**Task description**
Return each line exactly as written. Begin with the first line of the entries and end with the line that has "export CORE_MARGIN = 3".

**Records shown**
$ cat config.mk
export PLATFORM = sky130hd
export DESIGN_NAME = nodeid_binary_decoder_flat
export DESIGN_NICKNAME = d
export VERILOG_FILES = /design/src/hdl/nbd_pkg.sv /design/src/hdl/nbd_in_if.sv /design/src/hdl/nbd_out_if.sv /design/src/hdl/nbd_parser.sv /design/src/hdl/nodeid_binary_decoder.sv /design/src/flat_wrapper.sv
export SDC_FILE = /design/constraint.sdc
export NUM_CORES = 1
export LEC_CHECK = 0
export ABC_AREA = 0
export BUFFER_PORTS_ARGS = -buffer_cell sky130_fd_sc_hd__buf_4
export CAP_MARGIN = 10
export CORE_ASPECT_RATIO = 1.5
export CORE_MARGIN = 3
export CORE_UTILIZATION = 57
export DETAILED_ROUTE_END_ITERATION = 8
export PLACE_DENSITY = 0.84
export SYNTH_ARGS = -nofsm -noshare
export SYNTH_HDL_FRONTEND = slang
export SYNTH_SLANG_ARGS = --single-unit
$ cat constraint.sdc
create_clock -name clk_i -period 3.7 [get_ports clk_i]
set_input_delay 0.74 -clock clk_i [delete_from_list [all_inputs] [get_ports clk_i]]
set_output_delay 0.74 -clock clk_i [all_outputs]
set_load 0.01 [all_outputs]
$ cat src/hdl/nbd_pkg.sv
// Package for the node identifier decoder: field widths, layout and status
// codes, and the item types shared by the interfaces and the modules.
// Depends on nothing.
`default_nettype none

package nbd_pkg;

  localparam int unsigned ByteW  = 8;
  localparam int unsigned StatW  = 2;
  localparam int unsigned NsW    = 16;
  localparam int unsigned IdW    = 32;
  localparam int unsigned PhaseW = 3;
  localparam int unsigned KindW  = 2;

  // The low nibble of the mask byte selects the layout.
  localparam logic [ByteW-1:0] FMT_MASK = 8'h0F;

  localparam logic [KindW-1:0] FMT_TWOBYTE  = 2'd0;
  localparam logic [KindW-1:0] FMT_FOURBYTE = 2'd1;
  localparam logic [KindW-1:0] FMT_NUMERIC  = 2'd2;
  localparam logic [KindW-1:0] FMT_STRING   = 2'd3;

  localparam logic [StatW-1:0] ST_GOOD   = 2'd0;
  localparam logic [StatW-1:0] ST_BADFMT = 2'd1;
  localparam logic [StatW-1:0] ST_TRUNC  = 2'd2;

  // Byte phase zero means the next byte is a mask byte.
  localparam logic [PhaseW-1:0] PH_MASK = 3'd0;

  typedef struct packed {
    logic [ByteW-1:0] data_byte;
    logic             end_of_buffer;
  } nbd_in_t;

  typedef struct packed {
    logic [StatW-1:0] status;
    logic             id_is_string;
    logic [NsW-1:0]   ns_index;
    logic [IdW-1:0]   numeric_id;
  } nbd_out_t;

  // Number of bytes after the mask that complete each layout.
  function automatic logic [PhaseW-1:0] layout_length(input logic [KindW-1:0] kind);
    logic [PhaseW-1:0] len;
    case (kind)
      FMT_TWOBYTE:  len = 3'd1;
      FMT_FOURBYTE: len = 3'd3;
      FMT_NUMERIC:  len = 3'd6;
      default:      len = 3'd2;
    endcase
    return len;
  endfunction

endpackage

`default_nettype wire

$ cat src/hdl/nbd_in_if.sv
// Input channel of the node identifier decoder: valid/ready and one byte.
// Depends on nbd_pkg.
`default_nettype none

interface nbd_in_if;
  import nbd_pkg::*;

  logic             valid;
  logic             ready;
  logic [ByteW-1:0] data_byte;
  logic             end_of_buffer;

  modport source (output valid, output data_byte, output end_of_buffer, input ready);
  modport sink   (input valid, input data_byte, input end_of_buffer, output ready);
endinterface

`default_nettype wire

$ cat src/hdl/nbd_out_if.sv
// Result channel of the node identifier decoder: valid/ready and the result.
// Depends on nbd_pkg.
`default_nettype none

interface nbd_out_if;
  import nbd_pkg::*;

  logic             valid;
  logic             ready;
  logic [StatW-1:0] status;
  logic             id_is_string;
  logic [NsW-1:0]   ns_index;
  logic [IdW-1:0]   numeric_id;

  modport source (output valid, output status, output id_is_string,
                  output ns_index, output numeric_id, input ready);
  modport sink   (input valid, input status, input id_is_string,
                  input ns_index, input numeric_id, output ready);
endinterface

`default_nettype wire

$ cat src/hdl/nbd_parser.sv
// Byte-level parser state of the node identifier decoder: phase, layout,
// and the namespace and identifier accumulators. Depends on nbd_pkg.
`default_nettype none

module nbd_parser (
  input  wire               clk_i,
  input  wire               rst_ni,
  input  wire               step_i,
  input  nbd_pkg::nbd_in_t  in_i,
  output logic              res_valid_o,
  output nbd_pkg::nbd_out_t res_o
);
  import nbd_pkg::*;

  logic [PhaseW-1:0] phase_q, phase_d;
  logic [KindW-1:0]  kind_q, kind_d;
  logic [NsW-1:0]    ns_q, ns_d;
  logic [IdW-1:0]    id_q, id_d;

  logic [ByteW-1:0]  fmt;
  logic [NsW-1:0]    ns_upd;
  logic [IdW-1:0]    id_upd;
  logic [NsW-1:0]    b_ns;
  logic [IdW-1:0]    b_id;

  assign fmt  = in_i.data_byte & FMT_MASK;
  assign b_ns = {{(NsW-ByteW){1'b0}}, in_i.data_byte};
  assign b_id = {{(IdW-ByteW){1'b0}}, in_i.data_byte};

  // Accumulator values after folding in one body byte.
  always_comb begin
    ns_upd = ns_q;
    id_upd = id_q;
    case (kind_q)
      FMT_TWOBYTE: begin
        id_upd = b_id;
      end
      FMT_FOURBYTE: begin
        if (phase_q == 3'd1) begin
          ns_upd = b_ns;
        end else if (phase_q == 3'd2) begin
          id_upd = id_q | b_id;
        end else begin
          id_upd = id_q | (b_id << 8);
        end
      end
      FMT_NUMERIC: begin
        case (phase_q)
          3'd1:    ns_upd = ns_q | b_ns;
          3'd2:    ns_upd = ns_q | (b_ns << 8);
          3'd3:    id_upd = id_q | b_id;
          3'd4:    id_upd = id_q | (b_id << 8);
          3'd5:    id_upd = id_q | (b_id << 16);
          3'd6:    id_upd = id_q | (b_id << 24);
          default: id_upd = id_q;
        endcase
      end
      default: begin
        if (phase_q == 3'd1) begin
          ns_upd = ns_q | b_ns;
        end else if (phase_q == 3'd2) begin
          ns_upd = ns_q | (b_ns << 8);
        end
      end
    endcase
  end

  always_comb begin
    phase_d     = phase_q;
    kind_d      = kind_q;
    ns_d        = ns_q;
    id_d        = id_q;
    res_valid_o = 1'b0;
    res_o       = '0;
    if (step_i) begin
      if (phase_q == PH_MASK) begin
        phase_d = PH_MASK;
        kind_d  = '0;
        ns_d    = '0;
        id_d    = '0;
        if (fmt > {{(ByteW-KindW){1'b0}}, FMT_STRING}) begin
          res_valid_o  = 1'b1;
          res_o.status = ST_BADFMT;
        end else if (in_i.end_of_buffer) begin
          res_valid_o  = 1'b1;
          res_o.status = ST_TRUNC;
        end else begin
          kind_d  = fmt[KindW-1:0];
          phase_d = 3'd1;
        end
      end else if (phase_q >= layout_length(kind_q)) begin
        // The message is complete: report it and start over.
        res_valid_o    = 1'b1;
        res_o.status   = ST_GOOD;
        res_o.ns_index = ns_upd;
        if (kind_q == FMT_STRING) begin
          res_o.id_is_string = 1'b1;
        end else begin
          res_o.numeric_id = id_upd;
        end
        phase_d = PH_MASK;
        kind_d  = '0;
        ns_d    = '0;
        id_d    = '0;
      end else if (in_i.end_of_buffer) begin
        res_valid_o  = 1'b1;
        res_o.status = ST_TRUNC;
        phase_d      = PH_MASK;
        kind_d       = '0;
        ns_d         = '0;
        id_d         = '0;
      end else begin
        phase_d = phase_q + 3'd1;
        ns_d    = ns_upd;
        id_d    = id_upd;
      end
    end
  end

  always_ff @(posedge clk_i or negedge rst_ni) begin
    if (!rst_ni) begin
      phase_q <= PH_MASK;
      kind_q  <= '0;
      ns_q    <= '0;
      id_q    <= '0;
    end else begin
      phase_q <= phase_d;
      kind_q  <= kind_d;
      ns_q    <= ns_d;
      id_q    <= id_d;
    end
  end

endmodule

`default_nettype wire

$ cat src/hdl/nodeid_binary_decoder.sv
// Top level of the node identifier decoder: input register, parser and
// result register. Depends on nbd_pkg, nbd_in_if, nbd_out_if, nbd_parser.
`default_nettype none

// The decoder takes one byte of an encoded node identifier per transaction
// and emits at most one result per byte: a good result when the identifier
// (or, for the string layout, the namespace) is complete, an unknown-format
// result for a mask whose low nibble is above three, or a truncation result
// when end_of_buffer marks a byte that does not finish the message. A byte
// can be taken in every clock cycle; the rate is one byte per cycle as long
// as the result side keeps taking results. A byte passes through the input
// register and is parsed once the result register is free; its result, if
// any, is loaded into the result register and held there until taken.
// The input side stalls only while the result register holds a result that
// has not been taken and the byte waiting in the input register must move.
module nodeid_binary_decoder (
  input  wire       clk_i,
  input  wire       rst_ni,
  nbd_in_if.sink    in_i,
  nbd_out_if.source out_o
);
  import nbd_pkg::*;

  // Input register.
  logic     in_valid_q, in_valid_d;
  nbd_in_t  in_data_q, in_data_d;

  // Result register.
  logic     out_valid_q, out_valid_d;
  nbd_out_t out_data_q, out_data_d;

  logic     out_free;
  logic     step;
  logic     res_valid;
  nbd_out_t res;

  // The result register can load when it is empty or being emptied now.
  assign out_free = !out_valid_q || out_o.ready;

  // The byte in the input register is parsed when its result has a place.
  assign step = in_valid_q && out_free;

  // A new byte enters when the input register is empty or moving on.
  assign in_i.ready = !in_valid_q || step;

  always_comb begin
    in_valid_d = in_valid_q;
    in_data_d  = in_data_q;
    if (in_i.ready) begin
      in_valid_d              = in_i.valid;
      in_data_d.data_byte     = in_i.data_byte;
      in_data_d.end_of_buffer = in_i.end_of_buffer;
    end
  end

  nbd_parser u_parser (
    .clk_i       (clk_i),
    .rst_ni      (rst_ni),
    .step_i      (step),
    .in_i        (in_data_q),
    .res_valid_o (res_valid),
    .res_o       (res)
  );

  always_comb begin
    out_valid_d = out_valid_q;
    out_data_d  = out_data_q;
    if (out_free) begin
      out_valid_d = step && res_valid;
      out_data_d  = res;
    end
  end

  always_ff @(posedge clk_i or negedge rst_ni) begin
    if (!rst_ni) begin
      in_valid_q  <= 1'b0;
      out_valid_q <= 1'b0;
    end else begin
      in_valid_q  <= in_valid_d;
      out_valid_q <= out_valid_d;
    end
  end

  always_ff @(posedge clk_i) begin
    in_data_q  <= in_data_d;
    out_data_q <= out_data_d;
  end

  assign out_o.valid        = out_valid_q;
  assign out_o.status       = out_data_q.status;
  assign out_o.id_is_string = out_data_q.id_is_string;
  assign out_o.ns_index     = out_data_q.ns_index;
  assign out_o.numeric_id   = out_data_q.numeric_id;

endmodule

`default_nettype wire

$ cat src/flat_wrapper.sv
// flat-port wrapper written by rule: the top's interface ports become plain ports
module nodeid_binary_decoder_flat import nbd_pkg::*;
  (clk_i, rst_ni, in_i_valid, in_i_data_byte, in_i_end_of_buffer, in_i_ready, out_o_valid, out_o_status, out_o_id_is_string, out_o_ns_index, out_o_numeric_id, out_o_ready);
  nbd_in_if in_i_i ();
  nbd_out_if out_o_i ();
  input  wire clk_i;
  input  wire rst_ni;
  input wire logic [$bits(in_i_i.valid)-1:0] in_i_valid;
  input wire logic [$bits(in_i_i.data_byte)-1:0] in_i_data_byte;
  input wire logic [$bits(in_i_i.end_of_buffer)-1:0] in_i_end_of_buffer;
  output wire logic [$bits(in_i_i.ready)-1:0] in_i_ready;
  output wire logic [$bits(out_o_i.valid)-1:0] out_o_valid;
  output wire logic [$bits(out_o_i.status)-1:0] out_o_status;
  output wire logic [$bits(out_o_i.id_is_string)-1:0] out_o_id_is_string;
  output wire logic [$bits(out_o_i.ns_index)-1:0] out_o_ns_index;
  output wire logic [$bits(out_o_i.numeric_id)-1:0] out_o_numeric_id;
  input wire logic [$bits(out_o_i.ready)-1:0] out_o_ready;
  assign in_i_i.valid = in_i_valid;
  assign in_i_i.data_byte = in_i_data_byte;
  assign in_i_i.end_of_buffer = in_i_end_of_buffer;
  assign in_i_ready = in_i_i.ready;
  assign out_o_valid = out_o_i.valid;
  assign out_o_status = out_o_i.status;
  assign out_o_id_is_string = out_o_i.id_is_string;
  assign out_o_ns_index = out_o_i.ns_index;
  assign out_o_numeric_id = out_o_i.numeric_id;
  assign out_o_i.ready = out_o_ready;
  nodeid_binary_decoder u_core (.clk_i(clk_i), .rst_ni(rst_ni), .in_i(in_i_i), .out_o(out_o_i));
endmodule
==> out/metrics.cfg <==
[outcome]
status=finished clean

[cts]
clock_latency_ns=0.41
cts-resized-gates=0
numCtsBuffers=17
cts.sinks=115
cts_root_buffer=clkbuf_16
cts_buffer_depth=2
cts.clk_slew.worst_paths_ns=0.05
cts_setup_buffers=0
cts_tree=yes
htree_levels=4
hold_buffers=0

[run]
drv_cap=0

[global_routing]
use_met1_pct=32.0
use_met3_pct=8.32
antenna_found_initial=0
grt_overflow=0
first_global_vias=3882
grt_start_max_net_pins=56
grt_pass1_wl_um=19700
use_met2_pct=44.4
gr-max-usage-layer=met2
grt_use_total_pct=27.1

[placement]
place_congestion=0.916
portBuffers=65
post-dp-hpwl_um=7610

[synthesis]
synth_edf_count=60
ys_warn_count=0
seq_area_frac_synth_pct=63.2
synthTopCellsByCount=60 x edfxtp_1, 55 x dfrtp_1, 55 x nor2_1, 33 x a22oi_1, 32 x a22o_1
yosys-top-cells-area=edfxtp_1 36%, dfrtp_1 27%, a22o_1 5.6%
synth_ff_type=edfxtp_1
synth.most_common_cell=edfxtp_1
synth_top_area_cell=edfxtp_1
synth_seq_cells=115
yosysTopAreaCellShare_pct=35.8
netlist_instances=423
synth_nets=445
yosysUniqueCellTypes=47
syn_area_um2=5030
synth-async-reset-ratio_pct=47.8
avgSynthCellArea_um2=11.9

[timing]
finalSetupViolations=0
rsz0062_at_grt=false
min_period_ns=2.99
hold_viol=0
slew_headroom_pct=44.0
tightest_slew_ns=0.838
slew_violations=0
skew_ns=0.00935
fmax_mhz=334
min_period_over_period_pct=80.8
finalSetupTns_ns=0

[power_and_ir_drop]
clock_power_share_pct=34.5
switching_share_pct=32.2
vdd_drop_max_mv=0.477
seqPwrFrac_pct=41.4
power_mw=4.14
p_sw_mw=1.34
p_comb_share_pct=24.1
leakagePower_nw=2.52
cellPowerDensity_nw_per_um2=682
cell_internal_pwr_mw=2.81

[worst_setup_path]
worst_setup_path_end_kind=flip-flop
reg2reg_depth=7
worstSetupStartpointType=flip-flop
crit_fanout=24
required_ns=4.04
cp.arrival_ns=3.33
timing_worst_setup_path_type=flip-flop to flip-flop

[final_layout]
drive_gt1_share_pct=20.9
final_util_pct=71.3
fill_cells=615
layout.nets=501
syn2layout_area_growth_pct=20.7
seq_area_um2=3180
diodes=0
multiInputGateArea_um2=1650

[die]
die_height_um=121
core_um2=8520
die_w_um=82.7
row_count=41
initial_utilization_pct=59.1
dieArea_um2=10000
ioPinCount=66

[route]
drcViolationCount=0
num_vias=3845
drt-pass1-iter-count=6
wl_um=12200
antenna_left=0
avgViaCountPerCell=6.42
dr.first_iter.drc_count=400
wl_per_cell_um=20.3

[hold_path]
hold_path.class=input port to async pin

## placed cells by master (no fill, tap or decap), types with 2 or more instances in the layout
| cell type | netlist | routed |
|---|---|---|
| a22o_1 | 32 | 32 |
| nand2b_1 | 5 | 5 |
| a31o_2 | 2 | 2 |
| and3_1 | 7 | 7 |
| o21ai_0 | 8 | 8 |
| clkbuf_1 | 25 | 7 |
| clkbuf_8 | 0 | 3 |
| nand3_1 | 2 | 2 |
| nor2b_1 | 6 | 6 |
| nand4_1 | 7 | 7 |
| o31ai_1 | 4 | 4 |
| nor3b_1 | 2 | 2 |
| a21oi_1 | 23 | 23 |
| inv_1 | 17 | 16 |
| a32o_1 | 3 | 3 |
| a211oi_1 | 2 | 2 |
| dfrtp_1 | 55 | 55 |
| buf_4 | 0 | 71 |
| a22oi_1 | 33 | 33 |
| nor2_1 | 55 | 55 |
| o211ai_1 | 6 | 6 |
| nor4_1 | 2 | 2 |
| nand2_1 | 19 | 19 |
| edfxtp_1 | 60 | 60 |
| ha_1 | 9 | 9 |
| o22ai_1 | 5 | 5 |
| a21o_1 | 3 | 3 |
| a41oi_1 | 4 | 4 |
| clkbuf_16 | 0 | 17 |
| clkinv_2 | 0 | 4 |
## worst max-delay path, cell delays in order, from the launching register on
cell and delay [ns]:
dfrtp_1 0.55, nor2b_1 0.34, inv_1 0.15, ha_1 0.32, a21oi_1 0.18, o21a_1 0.55, a31o_2 0.58, a22o_1 0.24
## sequential cells by signal (all words and copies together), names as in the netlist
signal                     flops
u_core.u_parser.kind_q         2
u_core.out_o.status            2
u_core.u_parser.phase_q        3
u_core.u_parser.ns_q          16
u_core.out_o.valid             1
u_core.in_data_q               9
u_core.out_o.numeric_id       32
u_core.out_o.id_is_string      1
u_core.out_o.ns_index         16
u_core.u_parser.id_q          32
u_core.in_valid_q              1
## stage by stage
stage | area [um2] | hold slack [ns] | std cells | worst slack (ns)
global route | 6070 | 0.427 | 599 | 0.539
CTS | 6070 | 0.398 | 598 | 0.786
floorplan | 5030 | 0.444 | 423 | 0.811
global placement | 5550 | 0.484 | 566 | 1.04
detailed placement | 5550 | 0.488 | 566 | 0.890
finish | 6070 | 0.381 | 599 | 0.709
## metal layers
metal / vias to the layer above / wire length, um
li1: 1703 / -
met1: 1912 / 4470
met4: 0 / 409
met3: 37 / 812
met2: 193 / 6480
met5: - / 0
## final cells by class
| class | instances | share of cell area [%] |
|---|---|---|
| well taps | 107 | 2.20 |
| inverters | 17 | 1.05 |
| clock buffers | 27 | 8.12 |
| multi-input cells | 257 | 27.1 |
| repair buffers | 71 | 8.77 |
| flip-flops and latches | 115 | 52.3 |
| clock inverters | 5 | 0.453 |
## logic make-up (layout without fill, tap and decap cells)
group	after synthesis	in the layout	synth area share [%]
adders and majority gates	9	9	2.24
DFF	115	115	63.2
buffers and inverters	51	120	4.15
and+or+nand+nor	112	112	10.4
AOI/OAI and AO/OA	136	136	20.0
## final timing paths
kind	slack [ns]	endpoint	startpoint
setup / recovery	0.71	u_core.u_parser.id_q[23]	u_core.u_parser.kind_q[1]
hold / removal	0.38	u_core.u_parser.id_q[4]	rst_ni
setup reg to reg	0.71	u_core.u_parser.id_q[23]	u_core.u_parser.kind_q[1]
hold reg to reg	0.51	u_core.u_parser.id_q[9]	u_core.u_parser.id_q[9]
max in group asynchronous	2.83	u_core.u_parser.id_q[14]	rst_ni
min in group clk_i	0.50	u_core.in_data_q[6]	in_i_data_byte[5]
## power groups by stage
stage               Sequential [mW]  Combinational (mW)  Clock (mW)
floorplan                      1.73               0.565           0
global placement               1.72               0.957           0
global route                   1.74                1.09        1.50
detailed placement             1.73               0.982           0
finish                         1.72               0.998        1.43
CTS                            1.72               0.993        1.44
(Power assumes the default switching activity.)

**Answer below**
$ cat config.mk
export PLATFORM = sky130hd
export DESIGN_NAME = nodeid_binary_decoder_flat
export DESIGN_NICKNAME = d
export VERILOG_FILES = /design/src/hdl/nbd_pkg.sv /design/src/hdl/nbd_in_if.sv /design/src/hdl/nbd_out_if.sv /design/src/hdl/nbd_parser.sv /design/src/hdl/nodeid_binary_decoder.sv /design/src/flat_wrapper.sv
export SDC_FILE = /design/constraint.sdc
export NUM_CORES = 1
export LEC_CHECK = 0
export ABC_AREA = 0
export BUFFER_PORTS_ARGS = -buffer_cell sky130_fd_sc_hd__buf_4
export CAP_MARGIN = 10
export CORE_ASPECT_RATIO = 1.5
export CORE_MARGIN = 3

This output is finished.